El hartazgo ha hecho que durante tres días consecutivos, tras conocer la violación de una de sus compañeras, las y los estudiantes del colegio Dillon protesten en las afueras del Ministerio de Educación. A sus protestas se han sumado estudiantes de otras unidades educativas, incluída la Federación de Estudiantes Secundarios del Ecuador (FESE). Ojalá sean ellos, quienes logren que el país humanice su conducta y erradique la violencia en las aulas, algo que ni el Comité de Derechos del Niño, la CEDAW o Human Rights Watch han podido lograr con sus recomendaciones e informes.

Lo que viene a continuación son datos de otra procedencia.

**src/rtl/tx_err_pkg.sv**
```systemverilog
package tx_err_pkg;
  localparam int ERR_TYPES = 5;
  localparam int CODE_W    = 2;
  localparam int CFG_W     = ERR_TYPES + CODE_W;

  localparam int IDX_BPV   = 0;
  localparam int IDX_EXZ   = 1;
  localparam int IDX_PPAR  = 2;
  localparam int IDX_CPPAR = 3;
  localparam int IDX_FRAME = 4;

  typedef enum logic [CODE_W-1:0] {
    FK_ONE_F   = 2'b00,
    FK_ONE_M   = 2'b01,
    FK_BURST_F = 2'b10,
    FK_BURST_M = 2'b11
  } frm_kind_e;
endpackage

```
**src/rtl/tx_err_trig_sync.sv**
```systemverilog
module tx_err_trig_sync #(
  parameter int STAGES = 2
) (
  input  logic clk,
  input  logic rst_n,
  input  logic async_in,
  output logic toggle
);
  // sh[STAGES-1] is the synchronised level, sh[STAGES] its previous value
  logic [STAGES:0] sh;

  always_ff @(posedge clk) begin
    if (!rst_n) sh <= '0;
    else        sh <= {sh[STAGES-1:0], async_in};
  end

  assign toggle = sh[STAGES] ^ sh[STAGES-1];
endmodule

```
**src/rtl/tx_err_slot.sv**
```systemverilog
module tx_err_slot (
  input  logic clk,
  input  logic rst_n,
  input  logic arm,
  input  logic consume,
  input  logic enable,
  output logic pending
);
  always_ff @(posedge clk) begin
    if (!rst_n) pending <= 1'b0;
    else        pending <= enable & (arm | (pending & ~consume));
  end

  AST_ARM_TAKES: assert property (@(posedge clk) disable iff (!rst_n)
    arm && enable |=> pending);
  AST_HOLD_UNTIL_TAKEN: assert property (@(posedge clk) disable iff (!rst_n)
    pending && !consume && enable |=> pending);
  AST_TAKEN_CLEARS: assert property (@(posedge clk) disable iff (!rst_n)
    pending && consume && !arm |=> !pending);
  AST_GATED_DROP: assert property (@(posedge clk) disable iff (!rst_n)
    !enable |=> !pending);
endmodule

```
**src/rtl/tx_err_burst.sv**
```systemverilog
module tx_err_burst #(
  parameter int LONG  = 4,
  parameter int SHORT = 3,
  localparam int W    = $clog2(LONG + 1)
) (
  input  logic         clk,
  input  logic         rst_n,
  input  logic         load,
  input  logic [1:0]   kind,
  input  logic         e3,
  input  logic         tick,
  output logic [W-1:0] left
);
  logic [W-1:0] load_val;

  always_comb begin
    if (!kind[1])             load_val = '0;
    else if (kind[0] && !e3)  load_val = W'(SHORT);
    else                      load_val = W'(LONG);
  end

  always_ff @(posedge clk) begin
    if (!rst_n)                     left <= '0;
    else if (load)                  left <= load_val;
    else if (tick && left != '0)    left <= left - 1'b1;
  end

  AST_SINGLE_NO_BURST: assert property (@(posedge clk) disable iff (!rst_n)
    load && !kind[1] |=> left == '0);
  AST_BURST_STEP: assert property (@(posedge clk) disable iff (!rst_n)
    !load && tick && left != '0 |=> left == $past(left) - 1'b1);
  AST_BURST_IDLE: assert property (@(posedge clk) disable iff (!rst_n)
    !load && !tick |=> $stable(left));
endmodule

```
**src/rtl/tx_err_arm_ctrl.sv**
```systemverilog
module tx_err_arm_ctrl
  import tx_err_pkg::*;
#(
  parameter int SYNC_STAGES = 2,
  parameter int BURST_LONG  = 4,
  parameter int BURST_SHORT = 3,
  localparam int LEFT_W     = $clog2(BURST_LONG + 1)
) (
  input  logic                 clk,
  input  logic                 rst_n,
  input  logic                 cfg_wr,
  input  logic [CFG_W-1:0]     cfg_wdata,
  input  logic                 manual_mode,
  input  logic                 man_trig,
  input  logic                 mode_e3,
  input  logic                 cbit_mode,
  input  logic                 line_binary,
  input  logic [ERR_TYPES-1:0] consume,
  input  logic                 frame_tick,
  output logic [ERR_TYPES-1:0] req,
  output logic [CODE_W-1:0]    frm_kind,
  output logic [LEFT_W-1:0]    burst_left
);
  logic [CFG_W-1:0]     ctl_q;
  logic                 trig_tog;
  logic [ERR_TYPES-1:0] rise, arm, enable;
  frm_kind_e            kind_q;

  always_ff @(posedge clk) begin
    if (!rst_n)      ctl_q <= '0;
    else if (cfg_wr) ctl_q <= cfg_wdata;
  end

  tx_err_trig_sync #(.STAGES(SYNC_STAGES)) u_sync (
    .clk(clk), .rst_n(rst_n), .async_in(man_trig), .toggle(trig_tog)
  );

  always_comb begin
    enable            = '1;
    enable[IDX_BPV]   = ~line_binary;
    enable[IDX_EXZ]   = ~line_binary;
    enable[IDX_PPAR]  = ~mode_e3;
    enable[IDX_CPPAR] = ~mode_e3 & cbit_mode;
  end

  for (genvar i = 0; i < ERR_TYPES; i++) begin : g_slot
    assign rise[i] = cfg_wr & cfg_wdata[i] & ~ctl_q[i];
    assign arm[i]  = manual_mode ? (trig_tog & ctl_q[i]) : rise[i];

    tx_err_slot u_slot (
      .clk(clk), .rst_n(rst_n), .arm(arm[i]), .consume(consume[i]),
      .enable(enable[i]), .pending(req[i])
    );
  end

  always_ff @(posedge clk) begin
    if (!rst_n) kind_q <= FK_ONE_F;
    else if (arm[IDX_FRAME])
      kind_q <= frm_kind_e'(manual_mode ? ctl_q[CFG_W-1:ERR_TYPES]
                                        : cfg_wdata[CFG_W-1:ERR_TYPES]);
  end
  assign frm_kind = kind_q;

  tx_err_burst #(.LONG(BURST_LONG), .SHORT(BURST_SHORT)) u_burst (
    .clk(clk), .rst_n(rst_n), .load(consume[IDX_FRAME] & req[IDX_FRAME]),
    .kind(kind_q), .e3(mode_e3), .tick(frame_tick), .left(burst_left)
  );

  AST_BINARY_QUIET: assert property (@(posedge clk) disable iff (!rst_n)
    line_binary |=> !req[IDX_BPV] && !req[IDX_EXZ]);
  AST_E3_NO_PARITY: assert property (@(posedge clk) disable iff (!rst_n)
    mode_e3 |=> !req[IDX_PPAR] && !req[IDX_CPPAR]);
  AST_NO_CBIT_NO_CP: assert property (@(posedge clk) disable iff (!rst_n)
    !cbit_mode |=> !req[IDX_CPPAR]);
  AST_MANUAL_WRITE_INERT: assert property (@(posedge clk) disable iff (!rst_n)
    manual_mode && !trig_tog && req == '0 |=> req == '0);
  AST_LEVEL_NO_REARM: assert property (@(posedge clk) disable iff (!rst_n)
    !manual_mode && !cfg_wr && !req[IDX_FRAME] |=> !req[IDX_FRAME]);
endmodule

```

Las  lealtades gremiales que socapan a los agresores; la ausencia de políticas integrales de protección de la violencia sexual con perspectiva de género; la inacción o negligencia que posibilitan que los perpetradores se den a la fuga y no sean sancionados; la falta de datos oficiales desagregados para poder conocer este flagelo en su real dimensión; la nula articulación interinstitucional; la ausencia de mecanismos de prevención y de denuncia; la falta de activación de rutas y protocolos, son patrones de actuación dentro del sistema educativo, detectados en estos informes, que junto a la falta de credibilidad hacia nuestros niños, niñas y adolescentes, han posibilitado que la conspiración del silencio prospere en su contra. 

Ninguno de los ministros de educación aquí nombrados ha ordenado la supervisión, el monitoreo, el control y sanción de las instituciones educativas que representadas por sus respectivas autoridades, han actuado como pésimos agentes de protección. No se han puesto como meta lograr un verdadero cambio en la cultura escolar en materia de violencia, tampoco han buscado respuestas poniendo en el centro a las niñas, niños y adolescentes, pese a que ningún hecho educativo puede producirse en espacios donde se vive violencia y se respira miedo.

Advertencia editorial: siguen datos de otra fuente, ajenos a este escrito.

$ cat src/rtl/board_regs_pkg.sv
package board_regs_pkg;

    typedef enum logic [2:0] {
        SEL_NONE,
        SEL_BUILD,
        SEL_CLKHZ,
        SEL_LED,
        SEL_SWITCH,
        SEL_RSTKEY
    } reg_sel_e;

    // word indices (byte offset >> 2)
    localparam int unsigned IDX_BUILD  = 0;
    localparam int unsigned IDX_CLKHZ  = 1;
    localparam int unsigned IDX_LED    = 2;
    localparam int unsigned IDX_SWITCH = 3;
    localparam int unsigned IDX_RSTKEY = 4;

    localparam logic [31:0] RESET_KEY = 32'h0000_DEAD;

endpackage

$ cat src/rtl/sw_sync.sv
module sw_sync #(
    parameter int unsigned W = 8
) (
    input  logic         clk,
    input  logic         rst_n,
    input  logic [W-1:0] din,
    output logic [W-1:0] dout
);

    typedef struct packed {
        logic [W-1:0] meta;
        logic [W-1:0] sync;
    } sync_state_t;

    sync_state_t st_d, st_q;

    always_comb begin
        st_d      = st_q;
        st_d.meta = din;
        st_d.sync = st_q.meta;
    end

    always_ff @(posedge clk or negedge rst_n) begin
        if (!rst_n) st_q <= '0;
        else        st_q <= st_d;
    end

    assign dout = st_q.sync;

endmodule

$ cat src/rtl/reg_addr_dec.sv
module reg_addr_dec
    import board_regs_pkg::*;
#(
    parameter int unsigned ADDR_W = 16
) (
    input  logic [ADDR_W-1:0] addr,
    output reg_sel_e          sel
);

    localparam int unsigned WIDX_W = ADDR_W - 2;

    logic [WIDX_W-1:0] widx;
    assign widx = addr[ADDR_W-1:2];

    always_comb begin
        if (widx == WIDX_W'(IDX_BUILD))       sel = SEL_BUILD;
        else if (widx == WIDX_W'(IDX_CLKHZ))  sel = SEL_CLKHZ;
        else if (widx == WIDX_W'(IDX_LED))    sel = SEL_LED;
        else if (widx == WIDX_W'(IDX_SWITCH)) sel = SEL_SWITCH;
        else if (widx == WIDX_W'(IDX_RSTKEY)) sel = SEL_RSTKEY;
        else                                  sel = SEL_NONE;
    end

endmodule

La violencia sexual es más una realidad que una probabilidad en el espacio educativo. Esta violencia tiene rostro de niñas, de adolescentes y mujeres. En estos espacios 19 de cada 100 mujeres ha experimentado algún tipo de violencia en el ámbito educativo, el 7% fue víctima de violencia sexual y en un 96,6% no denunció el hecho.

En la escuela, Valentina Cosíos Montenegro, una niña de 11 años, apareció muerta y con signos de haber sido abusada sexualmente en junio del 2016. A las afueras de escuelas y colegios fiscales en barrios marginales de la capital, adultos jóvenes seducían a adolescentes de entre 11 y 14 años, incitándolas a usar drogas y a robar para después obligarlas a tener sexo. Así fue captada Carolina Andrango, una adolescente de 15 años, cuya muerte en el 2018, puso al descubierto una red de trata con fines de explotación sexual y pornografía infantil liderada por el estadounidense de 65 años, Royce Philips, alias ‘el Abuelo’, quien mantuvo durante años, contacto con altos mandos policiales.  

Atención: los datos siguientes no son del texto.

==> src/rtl/seq_pkg.sv <==
package seq_pkg;

    localparam int INSN_W = 8;
    localparam int IMM_W  = 3;
    localparam logic [1:0] ADDR_NONE = 2'b11;

    // Field order matters: J is bit 7 down to the low immediate bits.
    typedef struct packed {
        logic       j;
        logic       c;
        logic [1:0] addr;
        logic       sreg;
        logic       s;
        logic [1:0] imm_lo;
    } insn_t;

endpackage

==> src/rtl/seq_rom.sv <==
module seq_rom #(
    parameter int PC_W  = 3,
    parameter int WORD_W = 8,
    parameter logic [WORD_W*(2**PC_W)-1:0] IMAGE = '0
) (
    input  logic [PC_W-1:0]   addr_i,
    output logic [WORD_W-1:0] data_o
);
    localparam int DEPTH = 2 ** PC_W;

    logic [WORD_W-1:0] words [DEPTH];

    for (genvar gi = 0; gi < DEPTH; gi++) begin : g_word
        assign words[gi] = IMAGE[gi*WORD_W +: WORD_W];
    end

    assign data_o = words[addr_i];
endmodule

==> src/rtl/seq_decode.sv <==
module seq_decode
    import seq_pkg::*;
(
    input  logic [INSN_W-1:0] raw_i,
    input  logic              carry_i,
    output logic [1:0]        reg_addr_o,
    output logic              load_sel_o,
    output logic              alu_sel_o,
    output logic [3:0]        custom_o,
    output logic [IMM_W-1:0]  target_o,
    output logic              is_uncond_o,
    output logic              is_cond_o,
    output logic              take_jump_o
);
    insn_t insn;

    always_comb begin
        insn        = insn_t'(raw_i);
        reg_addr_o  = insn.addr;
        load_sel_o  = insn.sreg;
        alu_sel_o   = insn.s;
        target_o    = {insn.s, insn.imm_lo};
        custom_o    = {1'b0, insn.s, insn.imm_lo};
        is_uncond_o = (insn.addr == ADDR_NONE) && insn.j;
        is_cond_o   = (insn.addr == ADDR_NONE) && !insn.j && insn.c;
        take_jump_o = is_uncond_o || (is_cond_o && carry_i);
    end
endmodule

==> src/rtl/seq_pc.sv <==
module seq_pc #(
    parameter int PC_W = 3
) (
    input  logic            clk,
    input  logic            rst,
    input  logic            take_jump_i,
    input  logic [PC_W-1:0] target_i,
    output logic [PC_W-1:0] pc_o
);
    typedef struct packed {
        logic [PC_W-1:0] pc;
    } pc_state_t;

    pc_state_t st_d, st_q;

    always_comb begin
        st_d = st_q;
        if (rst) begin
            st_d.pc = '0;
        end else if (take_jump_i) begin
            st_d.pc = target_i;
        end else begin
            st_d.pc = st_q.pc + PC_W'(1);
        end
    end

    always_ff @(posedge clk) begin
        st_q <= st_d;
    end

    assign pc_o = st_q.pc;

    // reset drives the counter to zero
    a_r1_reset_zero: assert property (@(posedge clk) rst |=> pc_o == '0);

    // without a jump the counter steps by one
    a_r4_step: assert property (@(posedge clk) disable iff (rst)
        !take_jump_i |=> pc_o == $past(pc_o) + PC_W'(1));

    // a taken jump lands on the offered target
    a_r5_jump_target: assert property (@(posedge clk) disable iff (rst)
        take_jump_i |=> pc_o == $past(target_i));
endmodule

==> src/rtl/insn_sequencer.sv <==
module insn_sequencer
    import seq_pkg::*;
#(
    parameter int PC_W = 3,
    parameter logic [INSN_W*(2**PC_W)-1:0] PROG =
        {8'hF1, 8'h14, 8'hB2, 8'h20, 8'h76, 8'h00, 8'h1B, 8'h0A}
) (
    input  logic            clk,
    input  logic            rst,
    input  logic            carry_i,
    output logic [1:0]      reg_addr_o,
    output logic            load_sel_o,
    output logic            alu_sel_o,
    output logic [3:0]      custom_o,
    output logic [PC_W-1:0] pc_o
);
    logic [INSN_W-1:0] word;
    logic [IMM_W-1:0]  target;
    logic              is_uncond, is_cond, take_jump;

    seq_rom #(.PC_W(PC_W), .WORD_W(INSN_W), .IMAGE(PROG)) u_rom (
        .addr_i (pc_o),
        .data_o (word)
    );

    seq_decode u_dec (
        .raw_i       (word),
        .carry_i     (carry_i),
        .reg_addr_o  (reg_addr_o),
        .load_sel_o  (load_sel_o),
        .alu_sel_o   (alu_sel_o),
        .custom_o    (custom_o),
        .target_o    (target),
        .is_uncond_o (is_uncond),
        .is_cond_o   (is_cond),
        .take_jump_o (take_jump)
    );

    seq_pc #(.PC_W(PC_W)) u_pc (
        .clk         (clk),
        .rst         (rst),
        .take_jump_i (take_jump),
        .target_i    (PC_W'(target)),
        .pc_o        (pc_o)
    );

    // a word cannot be both jump kinds
    a_r2_kind_onehot: assert property (@(posedge clk) disable iff (rst)
        $onehot0({is_cond, is_uncond}));

    // unconditional jump reaches the constant shown on the port
    a_r5_uncond_port: assert property (@(posedge clk) disable iff (rst)
        is_uncond |=> pc_o == PC_W'($past(custom_o[IMM_W-1:0])));

    // conditional jump with clear carry falls through
    a_r6_no_carry_step: assert property (@(posedge clk) disable iff (rst)
        (is_cond && !carry_i) |=> pc_o == $past(pc_o) + PC_W'(1));

    // register-writing words never redirect the counter
    a_r8_write_no_jump: assert property (@(posedge clk) disable iff (rst)
        (reg_addr_o != ADDR_NONE) |=> pc_o == $past(pc_o) + PC_W'(1));
endmodule

==> config.mk <==
export PLATFORM = sky130hd
export DESIGN_NAME = insn_sequencer
export DESIGN_NICKNAME = d
export VERILOG_FILES = /design/src/rtl/seq_pkg.sv /design/src/rtl/seq_rom.sv /design/src/rtl/seq_decode.sv /design/src/rtl/seq_pc.sv /design/src/rtl/insn_sequencer.sv
export SDC_FILE = /design/constraint.sdc
export NUM_CORES = 1
export LEC_CHECK = 0
export BUFFER_PORTS_ARGS = -buffer_cell sky130_fd_sc_hd__buf_2
export CORE_MARGIN = 2
export CORE_UTILIZATION = 25
export CTS_CLUSTER_DIAMETER = 60
export CTS_CLUSTER_SIZE = 40
export DETAILED_ROUTE_END_ITERATION = 10
export PLACE_DENSITY = 0.57
export SLEW_MARGIN = 40
export SYNTH_ARGS = -nofsm -noshare
export SYNTH_HDL_FRONTEND = slang
export SYNTH_SLANG_ARGS = --single-unit
==> constraint.sdc <==
create_clock -name clk -period 2.6 [get_ports clk]
set_input_delay 0.39 -clock clk [delete_from_list [all_inputs] [get_ports clk]]
set_output_delay 0.39 -clock clk [all_outputs]
set_load 0.05 [all_outputs]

Las escuelas son espacios de enorme complejidad, de intersección entre lo público y lo privado, donde pueden confluir todas las formas de violencia vinculadas a estos entornos, desde la inseguridad en el camino a la escuela, hasta formas de violencia generadas por la delincuencia organizada. Es tal la desestructura de estos espacios que no hay forma de violencia que no se hayan registrado en las aulas del país. 

Pese a eso, la educación es también una apuesta a la transformación de las relaciones de poder desiguales, una oportunidad para cambiar los patrones culturales que alientan y toleran la violencia en general  y la violencia contra las mujeres y las niñas en particular. 

Este espacio reúne las condiciones necesarias que le permiten ser un actor clave para la prevención, enseñando a las y los estudiantes a cuidar sus cuerpos, a respetar y hacer respetar sus derechos y los de sus compañeros, garantizándoles ambientes sanos, seguros, libres de violencia y con igualdad de oportunidades para su normal desenvolvimiento.

Incorporar en el currículo formal contenidos, materiales educativos y libros de texto vinculados a la educación sexual integral basada en evidencia científica, a los derechos humanos, así como a la resolución no violenta de conflictos son acciones de gran trascendencia en materia de prevención. También lo es transversalizar la perspectiva de derechos y género en el currículo formal, así como capacitar al personal directivo y docente en el mejoramiento de prácticas que contribuyan a la eliminación de la violencia y que se traducen hoy, con las nuevas reformas a la Ley Orgánica de Educación Intercultural, (LOEI), en el obligatorio diseño e implementación de mecanismos al interior de las instituciones educativas, tendientes a prevenirla, atenderla y repararla.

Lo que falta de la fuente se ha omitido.